Task statement:
Copy nothing before the line containing "flip-flops | 58 | 58 | 0.531". Reproduce that line and all that follow, exactly, through the end of the records.

################

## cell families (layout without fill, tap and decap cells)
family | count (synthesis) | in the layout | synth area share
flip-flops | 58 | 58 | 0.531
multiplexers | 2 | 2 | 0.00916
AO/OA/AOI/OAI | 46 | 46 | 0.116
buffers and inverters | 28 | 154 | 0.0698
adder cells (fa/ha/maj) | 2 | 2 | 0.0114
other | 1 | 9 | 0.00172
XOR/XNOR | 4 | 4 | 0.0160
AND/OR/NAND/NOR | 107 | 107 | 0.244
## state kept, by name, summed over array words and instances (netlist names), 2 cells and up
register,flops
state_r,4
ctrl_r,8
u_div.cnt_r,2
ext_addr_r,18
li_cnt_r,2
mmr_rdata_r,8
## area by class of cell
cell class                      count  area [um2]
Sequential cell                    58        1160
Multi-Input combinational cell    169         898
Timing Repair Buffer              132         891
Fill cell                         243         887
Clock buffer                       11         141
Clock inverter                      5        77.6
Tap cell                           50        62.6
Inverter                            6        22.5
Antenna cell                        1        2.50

################

Answer for this exercise:
flip-flops | 58 | 58 | 0.531
multiplexers | 2 | 2 | 0.00916
AO/OA/AOI/OAI | 46 | 46 | 0.116
buffers and inverters | 28 | 154 | 0.0698
adder cells (fa/ha/maj) | 2 | 2 | 0.0114
other | 1 | 9 | 0.00172
XOR/XNOR | 4 | 4 | 0.0160
AND/OR/NAND/NOR | 107 | 107 | 0.244
## state kept, by name, summed over array words and instances (netlist names), 2 cells and up
register,flops
state_r,4
ctrl_r,8
u_div.cnt_r,2
ext_addr_r,18
li_cnt_r,2
mmr_rdata_r,8
## area by class of cell
cell class                      count  area [um2]
Sequential cell                    58        1160
Multi-Input combinational cell    169         898
Timing Repair Buffer              132         891
Fill cell                         243         887
Clock buffer                       11         141
Clock inverter                      5        77.6
Tap cell                           50        62.6
Inverter                            6        22.5
Antenna cell                        1        2.50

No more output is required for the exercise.